● To do
Write out each record below, word for word.

══════════════════════════════

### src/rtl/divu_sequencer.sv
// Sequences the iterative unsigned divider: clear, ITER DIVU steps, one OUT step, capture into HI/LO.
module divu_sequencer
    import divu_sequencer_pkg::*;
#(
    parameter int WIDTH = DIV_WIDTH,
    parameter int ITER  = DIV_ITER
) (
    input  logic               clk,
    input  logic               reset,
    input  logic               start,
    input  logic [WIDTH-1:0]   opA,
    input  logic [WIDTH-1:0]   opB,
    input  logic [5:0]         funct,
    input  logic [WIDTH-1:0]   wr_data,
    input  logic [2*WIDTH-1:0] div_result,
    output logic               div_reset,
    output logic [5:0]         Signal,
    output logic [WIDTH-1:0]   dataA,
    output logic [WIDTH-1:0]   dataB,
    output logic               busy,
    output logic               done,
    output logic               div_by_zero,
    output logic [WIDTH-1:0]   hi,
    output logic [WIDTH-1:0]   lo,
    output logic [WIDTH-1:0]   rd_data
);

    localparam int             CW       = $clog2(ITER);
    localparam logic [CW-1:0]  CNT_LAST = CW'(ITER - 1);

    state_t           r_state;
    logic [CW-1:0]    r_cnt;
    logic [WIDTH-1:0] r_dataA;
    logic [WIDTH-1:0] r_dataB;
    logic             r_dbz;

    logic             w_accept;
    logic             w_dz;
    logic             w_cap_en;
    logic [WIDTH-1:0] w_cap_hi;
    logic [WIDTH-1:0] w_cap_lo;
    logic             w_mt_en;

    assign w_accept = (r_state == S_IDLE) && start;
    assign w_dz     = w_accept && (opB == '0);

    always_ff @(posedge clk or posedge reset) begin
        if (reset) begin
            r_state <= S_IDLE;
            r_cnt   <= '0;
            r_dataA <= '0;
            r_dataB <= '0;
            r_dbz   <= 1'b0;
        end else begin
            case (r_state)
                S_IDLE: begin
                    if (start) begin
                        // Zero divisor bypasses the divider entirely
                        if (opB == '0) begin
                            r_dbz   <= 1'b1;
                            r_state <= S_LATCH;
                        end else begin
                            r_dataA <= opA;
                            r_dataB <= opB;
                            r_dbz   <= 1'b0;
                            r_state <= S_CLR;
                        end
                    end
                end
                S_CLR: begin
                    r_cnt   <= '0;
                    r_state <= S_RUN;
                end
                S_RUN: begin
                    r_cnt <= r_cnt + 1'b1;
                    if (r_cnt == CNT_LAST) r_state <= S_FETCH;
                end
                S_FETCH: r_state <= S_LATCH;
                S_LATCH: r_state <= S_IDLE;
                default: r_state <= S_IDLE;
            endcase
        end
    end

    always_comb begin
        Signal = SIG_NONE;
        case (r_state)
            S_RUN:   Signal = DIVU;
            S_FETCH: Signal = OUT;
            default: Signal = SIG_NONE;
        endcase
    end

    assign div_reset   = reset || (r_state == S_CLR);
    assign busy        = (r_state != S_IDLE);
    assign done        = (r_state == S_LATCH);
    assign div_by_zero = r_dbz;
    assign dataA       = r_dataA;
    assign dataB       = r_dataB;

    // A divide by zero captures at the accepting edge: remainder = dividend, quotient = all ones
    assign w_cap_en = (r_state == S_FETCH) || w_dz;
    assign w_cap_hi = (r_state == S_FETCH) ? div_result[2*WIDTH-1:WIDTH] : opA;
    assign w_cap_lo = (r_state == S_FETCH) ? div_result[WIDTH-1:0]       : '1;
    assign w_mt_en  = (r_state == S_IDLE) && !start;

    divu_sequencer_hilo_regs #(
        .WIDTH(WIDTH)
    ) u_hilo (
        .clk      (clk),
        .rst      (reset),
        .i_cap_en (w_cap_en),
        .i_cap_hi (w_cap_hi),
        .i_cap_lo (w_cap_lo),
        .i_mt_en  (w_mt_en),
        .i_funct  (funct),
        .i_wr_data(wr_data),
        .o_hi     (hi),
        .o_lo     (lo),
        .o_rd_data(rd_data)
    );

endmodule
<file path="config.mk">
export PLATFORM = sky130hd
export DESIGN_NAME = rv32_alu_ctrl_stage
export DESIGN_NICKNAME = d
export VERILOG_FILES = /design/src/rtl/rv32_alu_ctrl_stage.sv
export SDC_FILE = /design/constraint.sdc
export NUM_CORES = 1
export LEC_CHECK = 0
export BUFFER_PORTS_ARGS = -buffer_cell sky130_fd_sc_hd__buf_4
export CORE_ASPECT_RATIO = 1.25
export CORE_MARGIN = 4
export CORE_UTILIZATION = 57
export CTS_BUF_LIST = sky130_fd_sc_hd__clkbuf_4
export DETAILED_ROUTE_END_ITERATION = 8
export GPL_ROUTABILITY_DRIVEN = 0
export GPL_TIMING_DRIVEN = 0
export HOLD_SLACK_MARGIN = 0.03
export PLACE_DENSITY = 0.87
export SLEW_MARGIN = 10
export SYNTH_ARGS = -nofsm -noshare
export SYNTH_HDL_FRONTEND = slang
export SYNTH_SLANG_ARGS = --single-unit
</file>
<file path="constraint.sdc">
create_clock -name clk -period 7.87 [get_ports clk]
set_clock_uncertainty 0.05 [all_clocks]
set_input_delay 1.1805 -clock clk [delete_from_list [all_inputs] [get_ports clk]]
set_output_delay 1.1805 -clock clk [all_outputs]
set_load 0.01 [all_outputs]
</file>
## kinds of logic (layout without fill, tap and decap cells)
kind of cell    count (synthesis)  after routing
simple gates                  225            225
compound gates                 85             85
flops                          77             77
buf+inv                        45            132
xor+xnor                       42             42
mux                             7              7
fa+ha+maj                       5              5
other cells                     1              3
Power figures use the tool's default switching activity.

══════════════════════════════

● Response to the task
### src/rtl/divu_sequencer.sv
// Sequences the iterative unsigned divider: clear, ITER DIVU steps, one OUT step, capture into HI/LO.
module divu_sequencer
    import divu_sequencer_pkg::*;
#(
    parameter int WIDTH = DIV_WIDTH,
    parameter int ITER  = DIV_ITER
) (
    input  logic               clk,
    input  logic               reset,
    input  logic               start,
    input  logic [WIDTH-1:0]   opA,
    input  logic [WIDTH-1:0]   opB,
    input  logic [5:0]         funct,
    input  logic [WIDTH-1:0]   wr_data,
    input  logic [2*WIDTH-1:0] div_result,
    output logic               div_reset,
    output logic [5:0]         Signal,
    output logic [WIDTH-1:0]   dataA,
    output logic [WIDTH-1:0]   dataB,
    output logic               busy,
    output logic               done,
    output logic               div_by_zero,
    output logic [WIDTH-1:0]   hi,
    output logic [WIDTH-1:0]   lo,
    output logic [WIDTH-1:0]   rd_data
);

    localparam int             CW       = $clog2(ITER);
    localparam logic [CW-1:0]  CNT_LAST = CW'(ITER - 1);

    state_t           r_state;
    logic [CW-1:0]    r_cnt;
    logic [WIDTH-1:0] r_dataA;
    logic [WIDTH-1:0] r_dataB;
    logic             r_dbz;

    logic             w_accept;
    logic             w_dz;
    logic             w_cap_en;
    logic [WIDTH-1:0] w_cap_hi;
    logic [WIDTH-1:0] w_cap_lo;
    logic             w_mt_en;

    assign w_accept = (r_state == S_IDLE) && start;
    assign w_dz     = w_accept && (opB == '0);

    always_ff @(posedge clk or posedge reset) begin
        if (reset) begin
            r_state <= S_IDLE;
            r_cnt   <= '0;
            r_dataA <= '0;
            r_dataB <= '0;
            r_dbz   <= 1'b0;
        end else begin
            case (r_state)
                S_IDLE: begin
                    if (start) begin
                        // Zero divisor bypasses the divider entirely
                        if (opB == '0) begin
                            r_dbz   <= 1'b1;
                            r_state <= S_LATCH;
                        end else begin
                            r_dataA <= opA;
                            r_dataB <= opB;
                            r_dbz   <= 1'b0;
                            r_state <= S_CLR;
                        end
                    end
                end
                S_CLR: begin
                    r_cnt   <= '0;
                    r_state <= S_RUN;
                end
                S_RUN: begin
                    r_cnt <= r_cnt + 1'b1;
                    if (r_cnt == CNT_LAST) r_state <= S_FETCH;
                end
                S_FETCH: r_state <= S_LATCH;
                S_LATCH: r_state <= S_IDLE;
                default: r_state <= S_IDLE;
            endcase
        end
    end

    always_comb begin
        Signal = SIG_NONE;
        case (r_state)
            S_RUN:   Signal = DIVU;
            S_FETCH: Signal = OUT;
            default: Signal = SIG_NONE;
        endcase
    end

    assign div_reset   = reset || (r_state == S_CLR);
    assign busy        = (r_state != S_IDLE);
    assign done        = (r_state == S_LATCH);
    assign div_by_zero = r_dbz;
    assign dataA       = r_dataA;
    assign dataB       = r_dataB;

    // A divide by zero captures at the accepting edge: remainder = dividend, quotient = all ones
    assign w_cap_en = (r_state == S_FETCH) || w_dz;
    assign w_cap_hi = (r_state == S_FETCH) ? div_result[2*WIDTH-1:WIDTH] : opA;
    assign w_cap_lo = (r_state == S_FETCH) ? div_result[WIDTH-1:0]       : '1;
    assign w_mt_en  = (r_state == S_IDLE) && !start;

    divu_sequencer_hilo_regs #(
        .WIDTH(WIDTH)
    ) u_hilo (
        .clk      (clk),
        .rst      (reset),
        .i_cap_en (w_cap_en),
        .i_cap_hi (w_cap_hi),
        .i_cap_lo (w_cap_lo),
        .i_mt_en  (w_mt_en),
        .i_funct  (funct),
        .i_wr_data(wr_data),
        .o_hi     (hi),
        .o_lo     (lo),
        .o_rd_data(rd_data)
    );

endmodule
<file path="config.mk">
export PLATFORM = sky130hd
export DESIGN_NAME = rv32_alu_ctrl_stage
export DESIGN_NICKNAME = d
export VERILOG_FILES = /design/src/rtl/rv32_alu_ctrl_stage.sv
export SDC_FILE = /design/constraint.sdc
export NUM_CORES = 1
export LEC_CHECK = 0
export BUFFER_PORTS_ARGS = -buffer_cell sky130_fd_sc_hd__buf_4
export CORE_ASPECT_RATIO = 1.25
export CORE_MARGIN = 4
export CORE_UTILIZATION = 57
export CTS_BUF_LIST = sky130_fd_sc_hd__clkbuf_4
export DETAILED_ROUTE_END_ITERATION = 8
export GPL_ROUTABILITY_DRIVEN = 0
export GPL_TIMING_DRIVEN = 0
export HOLD_SLACK_MARGIN = 0.03
export PLACE_DENSITY = 0.87
export SLEW_MARGIN = 10
export SYNTH_ARGS = -nofsm -noshare
export SYNTH_HDL_FRONTEND = slang
export SYNTH_SLANG_ARGS = --single-unit
</file>
<file path="constraint.sdc">
create_clock -name clk -period 7.87 [get_ports clk]
set_clock_uncertainty 0.05 [all_clocks]
set_input_delay 1.1805 -clock clk [delete_from_list [all_inputs] [get_ports clk]]
set_output_delay 1.1805 -clock clk [all_outputs]
set_load 0.01 [all_outputs]
</file>
## kinds of logic (layout without fill, tap and decap cells)
kind of cell    count (synthesis)  after routing
simple gates                  225            225
compound gates                 85             85
flops                          77             77
buf+inv                        45            132
xor+xnor                       42             42
mux                             7              7
fa+ha+maj                       5              5
other cells                     1              3
Power figures use the tool's default switching activity.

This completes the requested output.